What you are asked to do | Find the line with "assign cout = lsum[8];" in the entries below. Repeat it, every following line, and the line with "- Compared to", exactly and with nothing added.

Stored data |
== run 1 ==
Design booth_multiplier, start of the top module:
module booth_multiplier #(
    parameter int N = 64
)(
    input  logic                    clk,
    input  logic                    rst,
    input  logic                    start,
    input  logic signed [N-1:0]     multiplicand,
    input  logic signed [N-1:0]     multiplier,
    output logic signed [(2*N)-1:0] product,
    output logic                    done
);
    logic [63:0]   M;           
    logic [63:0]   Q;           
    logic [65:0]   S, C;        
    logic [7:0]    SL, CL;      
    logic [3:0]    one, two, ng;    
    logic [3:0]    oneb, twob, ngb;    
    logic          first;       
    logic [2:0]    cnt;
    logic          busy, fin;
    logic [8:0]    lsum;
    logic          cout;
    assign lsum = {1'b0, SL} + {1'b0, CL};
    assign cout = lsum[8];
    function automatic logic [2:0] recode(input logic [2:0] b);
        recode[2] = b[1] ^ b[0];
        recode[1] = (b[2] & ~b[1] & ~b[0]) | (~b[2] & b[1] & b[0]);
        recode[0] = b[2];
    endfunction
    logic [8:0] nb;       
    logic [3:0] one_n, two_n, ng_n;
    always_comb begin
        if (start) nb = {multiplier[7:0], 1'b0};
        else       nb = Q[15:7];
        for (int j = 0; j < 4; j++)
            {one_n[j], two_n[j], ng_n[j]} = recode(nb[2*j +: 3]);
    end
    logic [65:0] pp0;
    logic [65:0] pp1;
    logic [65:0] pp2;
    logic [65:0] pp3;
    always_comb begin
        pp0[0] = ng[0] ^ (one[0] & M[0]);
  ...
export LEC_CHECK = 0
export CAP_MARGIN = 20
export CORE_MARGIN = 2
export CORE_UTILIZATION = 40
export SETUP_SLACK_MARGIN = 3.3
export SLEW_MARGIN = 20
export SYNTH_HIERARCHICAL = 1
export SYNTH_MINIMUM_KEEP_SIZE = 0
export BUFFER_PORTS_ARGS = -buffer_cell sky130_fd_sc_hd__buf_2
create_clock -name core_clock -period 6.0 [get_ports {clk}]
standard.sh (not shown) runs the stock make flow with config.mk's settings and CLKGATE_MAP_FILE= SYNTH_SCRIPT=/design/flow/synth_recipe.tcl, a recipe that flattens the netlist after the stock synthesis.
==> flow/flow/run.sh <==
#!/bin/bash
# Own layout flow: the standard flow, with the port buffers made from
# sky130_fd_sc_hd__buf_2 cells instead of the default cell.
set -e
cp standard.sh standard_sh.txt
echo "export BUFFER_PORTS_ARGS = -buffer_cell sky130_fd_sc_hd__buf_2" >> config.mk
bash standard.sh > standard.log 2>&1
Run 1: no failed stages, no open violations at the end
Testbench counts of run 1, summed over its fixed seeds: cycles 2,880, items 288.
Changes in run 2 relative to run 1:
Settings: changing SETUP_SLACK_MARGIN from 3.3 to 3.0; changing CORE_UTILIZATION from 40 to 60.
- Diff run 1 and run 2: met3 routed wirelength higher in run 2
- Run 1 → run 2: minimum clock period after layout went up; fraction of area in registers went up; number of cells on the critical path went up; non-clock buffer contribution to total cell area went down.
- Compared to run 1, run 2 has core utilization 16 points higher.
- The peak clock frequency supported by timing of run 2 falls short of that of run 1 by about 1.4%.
Context: an optimization exercise on an open-source flow, tuned for small area. The choices shown serve that exercise and are no tape-out recipe.
The RTL was checked by simulation tests, not by an equivalence proof against the original design.

Design game6, start of the top module:
module game6 (
    input wire mode,
    input wire CLK,
    input wire rst,
    input wire [1:0] BTN_LR,
    input wire [9:0] i_x,
    input wire [8:0] i_y,
    input wire i_animate,
    output wire [3:0] VGA_R,
    output wire [3:0] VGA_G,
    output wire [3:0] VGA_B,
    output wire endgame,
    output wire [8:0] score,
    output wire win
    );
Size in the first run: ~820 cells after synthesis, about 48 I/O pins.
==> flow/config.mk <==
export PLATFORM = sky130hd
export DESIGN_NAME = game6
export DESIGN_NICKNAME = game6
export VERILOG_FILES = /design/flow/design.v
export SDC_FILE = /design/flow/constraint.sdc
export NUM_CORES = 4
export LEC_CHECK = 0
export CAP_MARGIN = 0
export CORE_MARGIN = 2
export CORE_UTILIZATION = 40
export CTS_BUF_LIST = sky130_fd_sc_hd__clkbuf_8
export GPL_TIMING_DRIVEN = 0
export SLEW_MARGIN = 0
export SYNTH_HIERARCHICAL = 1
==> flow/constraint.sdc <==
create_clock -name core_clock -period 16.0 [get_ports {CLK}]
set_input_delay 3.2000 -clock core_clock [delete_from_list [all_inputs] [get_ports {CLK}]]
set_output_delay 3.2000 -clock core_clock [all_outputs]
set_load 0.01 [all_outputs]
standard.sh (not shown) runs the stock make flow with config.mk's settings and CLKGATE_MAP_FILE= SYNTH_SCRIPT=/design/flow/synth_recipe.tcl, a recipe that flattens the netlist after the stock synthesis.
==> flow/flow/run.sh <==
#!/bin/bash
# Layout flow: the standard layout (standard.sh) with these changes:
#  - the synthesis maps the logic with an area-oriented ABC script
#    (abc_area.script here) in place of ORFS's delay-oriented abc_speed.script;
#  - the synthesis adds no buffers between outputs that carry the same signal
#    (placement still gives every output port a buffer of its own);
#  - placement gives every input and output port a buf_1 buffer;
#  - clock tree synthesis adds no dummy loads to balance the tree's leaves.
# The synthesis is otherwise ORFS's with the standard flow's own script (synth_recipe.tcl),
# so the registers, their names and cells are those of the standard synthesis.
set -euo pipefail
W=$(pwd)
rm -rf "$W/scripts_area"
cp -r "$FLOW_HOME/scripts" "$W/scripts_area"
cp "$W/flow/abc_area.script" "$W/scripts_area/abc_speed.script"
bash "$W/standard.sh" SCRIPTS_DIR="$W/scripts_area" SYNTH_INSBUF=0 synth > "$W/synth.log" 2>&1
bash "$W/standard.sh" "BUFFER_PORTS_ARGS=-buffer_cell sky130_fd_sc_hd__buf_1" \
    "CTS_ARGS=-sink_clustering_enable -repair_clock_nets -buf_list sky130_fd_sc_hd__clkbuf_8 -dont_use_dummy_load" \
    > "$W/layout.log" 2>&1
==> flow/flow/abc_area.script <==
&get -n
&st
&syn2
&dc2
&syn2
&dch -f
&nf -R 1000 -p
&st
&syn2
&dc2
&syn2
&dch -f
&nf -R 1000 -p
&put
topo
The baseline finished with timing, DRC and antenna clean.
What follows belongs to an exercise in optimizing a design on an open flow for small area; a production flow would make more cautious choices. The RTL was checked by simulation tests, not by an equivalence proof against the original design.

==> maple: inputs <==
==> flow/design.v <==
module slider_window_decode(
	input clk, reset,
	input [6:0] addr,
	input start,
	input bits,
	input [7:0] thresh_sectionalizer,
	input synclk,
	input [7:0] thresh_start, thresh_end,
	output reg done,
	output reg target_start, target_end
);
	localparam N = 128;
	reg synclk_d;
	reg [1:0] sect;
	reg [4:0] pslot;
	reg plane;
	always @(posedge clk, negedge reset) begin
		if (!reset) begin
			synclk_d <= 1'b0; sect <= 2'd0; pslot <= 5'd0; plane <= 1'b0;
		end else begin
			synclk_d <= synclk;
			if (synclk & !synclk_d) begin
				sect <= sect + 2'd1;
				if (sect == 2'd3) begin
					if (pslot == 5'd19) begin pslot <= 5'd0; plane <= !plane; end
					else pslot <= pslot + 5'd1;
				end
			end
		end
	end
	reg [4:0] ph20;
	reg [1:0] ph3;
	always @(posedge clk, negedge reset) begin
		if (!reset) begin ph20 <= 5'd0; ph3 <= 2'd0; end
		else begin
			ph20 <= (ph20 == 5'd19) ? 5'd0 : ph20 + 5'd1;
			ph3  <= (ph3 == 2'd2) ? 2'd0 : ph3 + 2'd1;
		end
	end
	reg [5:0] clr;
	wire clearing = !clr[5];
	always @(posedge clk, negedge reset) begin
		if (!reset) clr <= 6'd0;
		else if (clearing) clr <= clr + 6'd1;
	end
	wire last = (sect == 2'd3);
	reg [4:0] k;
	always @(posedge clk, negedge reset) begin
		if (!reset) k <= 5'd0;
		else if (k == 5'd0) begin if (start) k <= 5'd1; end
		else if (k == (last ? 5'd27 : 5'd6)) k <= 5'd0;
		else k <= k + 5'd1;
	end
	wire [N-1:0] sel = clearing ? {N{1'b1}} : ({{(N-1){1'b0}}, 1'b1} << addr);
	wire [N-1:0] ta, tb, tc;
	wire wd_a, wd_b, wd_c;
	genvar c;
	generate for (c = 0; c < N; c = c + 1) begin : rc
		reg [19:0] wa, wb;
		reg [2:0] sc;
		always @(posedge clk) begin
			wa <= {sel[c] ? wd_a : wa[0], wa[19:1]};
			wb <= {sel[c] ? wd_b : wb[0], wb[19:1]};
			sc <= {sel[c] ? wd_c : sc[0], sc[2:1]};
		end
		assign ta[c] = wa[0];
		assign tb[c] = wb[0];
		assign tc[c] = sc[0];
	end endgenerate
	wire tap_a = ta[addr];
	wire tap_b = tb[addr];
	wire tap_c = tc[addr];
	reg [2:0] scr;
	always @(posedge clk) begin
		if (k == 5'd1 || k == 5'd2 || k == 5'd3) scr[ph3] <= tap_c;
	end
	wire [2:0] cnt = {1'b0, scr[1:0]} + {2'd0, bits};
	wire g = ({5'd0, cnt} > thresh_sectionalizer);
	wire lap = last && (k >= 5'd4) && (k <= 5'd23);
	wire hit = lap && (ph20 == pslot);
	assign wd_a = !clearing && ((hit && !plane) ? g : tap_a);
	assign wd_b = !clearing && ((hit &&  plane) ? g : tap_b);
	reg [5:0] sum;
	always @(posedge clk) begin
		if (k == 5'd3) sum <= 6'd0;
		else if (lap) sum <= sum + {5'd0, wd_a} + {5'd0, wd_b};
	end
	wire h_tgt = scr[2];
	wire is_start = !h_tgt && ({2'd0, sum} == thresh_start);
	wire is_end   =  h_tgt && ({2'd0, sum} == thresh_end);
	reg cnew;
	always @(posedge clk) begin
		if (k == 5'd24) cnew <= is_start | (h_tgt & !is_end);
	end
	wire wr_hits = !last && (k >= 5'd4) && (k <= 5'd6);
	wire wr_fin  =  last && (k >= 5'd25);
	assign wd_c = !clearing && (
		wr_hits ? ((ph3 == 2'd0) ? cnt[0] : (ph3 == 2'd1) ? cnt[1] : tap_c) :
		wr_fin  ? ((ph3 == 2'd2) ? cnew : 1'b0) :
		tap_c);
	always @(posedge clk, negedge reset) begin
		if (!reset) begin
			done <= 1'b0; target_start <= 1'b0; target_end <= 1'b0;
		end else begin
			done <= last && (k == 5'd24);
			if (last && k == 5'd24) begin
				if (is_start) target_start <= 1'b1;
				else if (is_end) target_end <= 1'b1;
				else begin target_start <= 1'b0; target_end <= 1'b0; end
			end
		end
	end
endmodule
==> flow/flow/run.sh <==
#!/bin/bash
set -euo pipefail
export CTS_ARGS="-sink_clustering_enable -repair_clock_nets -dont_use_dummy_load -buf_list sky130_fd_sc_hd__clkbuf_4 -sink_clustering_size 11 -sink_clustering_max_diameter 35"
bash standard.sh finish > standard_flow.log 2>&1
==> flow/standard.sh <==
#!/bin/bash
# synth_recipe.tcl (not shown) runs the flow's synth.tcl, then flattens the netlist and writes it again
# the make line also repeats each setting of config.mk as NAME=value (left out here)
make -C /OpenROAD-flow-scripts/flow DESIGN_CONFIG=/design/flow/config.mk WORK_HOME=/design/flow/orfs CLKGATE_MAP_FILE= SYNTH_SCRIPT=/design/flow/synth_recipe.tcl "${@:-finish}"
==> flow/config.mk <==
export PLATFORM = sky130hd
export DESIGN_NAME = slider_window_decode
export DESIGN_NICKNAME = slider_window_decode
export VERILOG_FILES = /design/flow/design.v
export SDC_FILE = /design/flow/constraint.sdc
export NUM_CORES = 4
export LEC_CHECK = 0
export CAP_MARGIN = 20
export CORE_MARGIN = 2
export CORE_UTILIZATION = 70
export CTS_BUF_LIST = sky130_fd_sc_hd__clkbuf_4
export CTS_CLUSTER_DIAMETER = 35
export CTS_CLUSTER_SIZE = 11
export SLEW_MARGIN = 20
export SYNTH_MEMORY_MAX_BITS = 16384
==> flow/constraint.sdc <==
create_clock -name core_clock -period 10.0 [get_ports {clk}]
set_input_delay 2.0000 -clock core_clock [delete_from_list [all_inputs] [get_ports {clk}]]
set_output_delay 2.0000 -clock core_clock [all_outputs]
set_load 0.01 [all_outputs]
==> willow: changes against maple <==
==> flow/run.sh (new file) <==
#!/bin/bash
# synth_recipe.tcl (not shown) runs the flow's synth.tcl, then flattens the netlist and writes it again
# the make line also repeats each setting of config.mk as NAME=value (left out here)
make -C /OpenROAD-flow-scripts/flow DESIGN_CONFIG=/design/flow/config.mk WORK_HOME=/design/flow/orfs CLKGATE_MAP_FILE= SYNTH_SCRIPT=/design/flow/synth_recipe.tcl finish
--- a/flow/config.mk
+++ b/flow/config.mk
@@ -7,9 +7,6 @@
 export LEC_CHECK = 0
 export CAP_MARGIN = 20
 export CORE_MARGIN = 2
-export CORE_UTILIZATION = 70
-export CTS_BUF_LIST = sky130_fd_sc_hd__clkbuf_4
-export CTS_CLUSTER_DIAMETER = 35
-export CTS_CLUSTER_SIZE = 11
+export CORE_UTILIZATION = 50
 export SLEW_MARGIN = 20
 export SYNTH_MEMORY_MAX_BITS = 16384
removed: flow/flow/run.sh
removed: flow/standard.sh
==> xenon: changes against maple <==
==> flow/run.sh (new file) <==
#!/bin/bash
# synth_recipe.tcl (not shown) runs the flow's synth.tcl, then flattens the netlist and writes it again
# the make line also repeats each setting of config.mk as NAME=value (left out here)
make -C /OpenROAD-flow-scripts/flow DESIGN_CONFIG=/design/flow/config.mk WORK_HOME=/design/flow/orfs CLKGATE_MAP_FILE= SYNTH_SCRIPT=/design/flow/synth_recipe.tcl finish
removed: flow/flow/run.sh
removed: flow/standard.sh
==> impl_results.md <==
- Filler instances: 17,700
- Clock network area share: 0.115
- Met2 usage: 0.208
- Die X: 496 um
- Status: timing/DRC/antenna clean
- CP dominant cell by count: inv_1
- CORE AREA: 240,000 um2
- WP buf/inv: 4
The numbers above come from willow.

==> impl_results.md <==
- WP buf/inv: 3
- CORE AREA: 172,000 um2
- Clock network area share: 0.0457
- Hold violation count in the final report: 0
- Met2 usage: 0.289
- Fmax achieved: 0.191 GHz
- Status: timing/DRC/antenna clean
- Synth Area in Adders: 0.00203
- Compound-cell area share of the yosys netlist: 0.0365
- Filler instances: 10,300
- Count leader, synth: dfxtp_1
- Sequential portion of the cell area: 0.858
- Die X: 419 um
The numbers above come from xenon.

==> impl_results.md <==
- Status: timing/DRC/antenna clean
- CP dominant cell by count: mux4_2
- Filler instances: 10,500
- CORE AREA: 172,000 um2
- Die X: 419 um
- WP buf/inv: 3
- Met2 usage: 0.288
- Clock sinks: 5,544
The numbers above come from maple.

-- static timing again, ports no longer ideal --
Ports are ideal in the flow. The routed layouts listed here were re-timed in OpenROAD. Step 1, drivers: a clkbuf_16 drives clk and a buf_2 each remaining input, both assumed. Step 2 adds t to the input delays and takes it off the output delays; t is the mean of the earliest and latest rising clock arrival at the registers after step 1. Input paths then give back, and output paths get back, about the clock's delay inside the block. Three values: ideal, step 1, step 2; two values: the first two.
| run | t, ns | slack for setup (ns) | slew at the worst register clock pin (ns) |
|---|---|---|---|
| maple | 1.389 | 4.754 / 4.780 / 3.391 | 0.11 / 0.11 |
| willow | 1.048 | 4.694 / 4.738 / 3.689 | 0.07 / 0.07 |
| xenon | 1.429 | 4.760 / 4.785 / 3.356 | 0.12 / 0.12 |
After both steps setup and hold are still met in every run listed. The setup slack of xenon, which loses most, moves by +0.025 ns with the drivers and by -1.404 ns with both steps.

Solution to this problem |
    assign cout = lsum[8];
    function automatic logic [2:0] recode(input logic [2:0] b);
        recode[2] = b[1] ^ b[0];
        recode[1] = (b[2] & ~b[1] & ~b[0]) | (~b[2] & b[1] & b[0]);
        recode[0] = b[2];
    endfunction
    logic [8:0] nb;       
    logic [3:0] one_n, two_n, ng_n;
    always_comb begin
        if (start) nb = {multiplier[7:0], 1'b0};
        else       nb = Q[15:7];
        for (int j = 0; j < 4; j++)
            {one_n[j], two_n[j], ng_n[j]} = recode(nb[2*j +: 3]);
    end
    logic [65:0] pp0;
    logic [65:0] pp1;
    logic [65:0] pp2;
    logic [65:0] pp3;
    always_comb begin
        pp0[0] = ng[0] ^ (one[0] & M[0]);
  ...
export LEC_CHECK = 0
export CAP_MARGIN = 20
export CORE_MARGIN = 2
export CORE_UTILIZATION = 40
export SETUP_SLACK_MARGIN = 3.3
export SLEW_MARGIN = 20
export SYNTH_HIERARCHICAL = 1
export SYNTH_MINIMUM_KEEP_SIZE = 0
export BUFFER_PORTS_ARGS = -buffer_cell sky130_fd_sc_hd__buf_2
create_clock -name core_clock -period 6.0 [get_ports {clk}]
standard.sh (not shown) runs the stock make flow with config.mk's settings and CLKGATE_MAP_FILE= SYNTH_SCRIPT=/design/flow/synth_recipe.tcl, a recipe that flattens the netlist after the stock synthesis.
==> flow/flow/run.sh <==
#!/bin/bash
# Own layout flow: the standard flow, with the port buffers made from
# sky130_fd_sc_hd__buf_2 cells instead of the default cell.
set -e
cp standard.sh standard_sh.txt
echo "export BUFFER_PORTS_ARGS = -buffer_cell sky130_fd_sc_hd__buf_2" >> config.mk
bash standard.sh > standard.log 2>&1
Run 1: no failed stages, no open violations at the end
Testbench counts of run 1, summed over its fixed seeds: cycles 2,880, items 288.
Changes in run 2 relative to run 1:
Settings: changing SETUP_SLACK_MARGIN from 3.3 to 3.0; changing CORE_UTILIZATION from 40 to 60.
- Diff run 1 and run 2: met3 routed wirelength higher in run 2
- Run 1 → run 2: minimum clock period after layout went up; fraction of area in registers went up; number of cells on the critical path went up; non-clock buffer contribution to total cell area went down.
- Compared to run 1, run 2 has core utilization 16 points higher.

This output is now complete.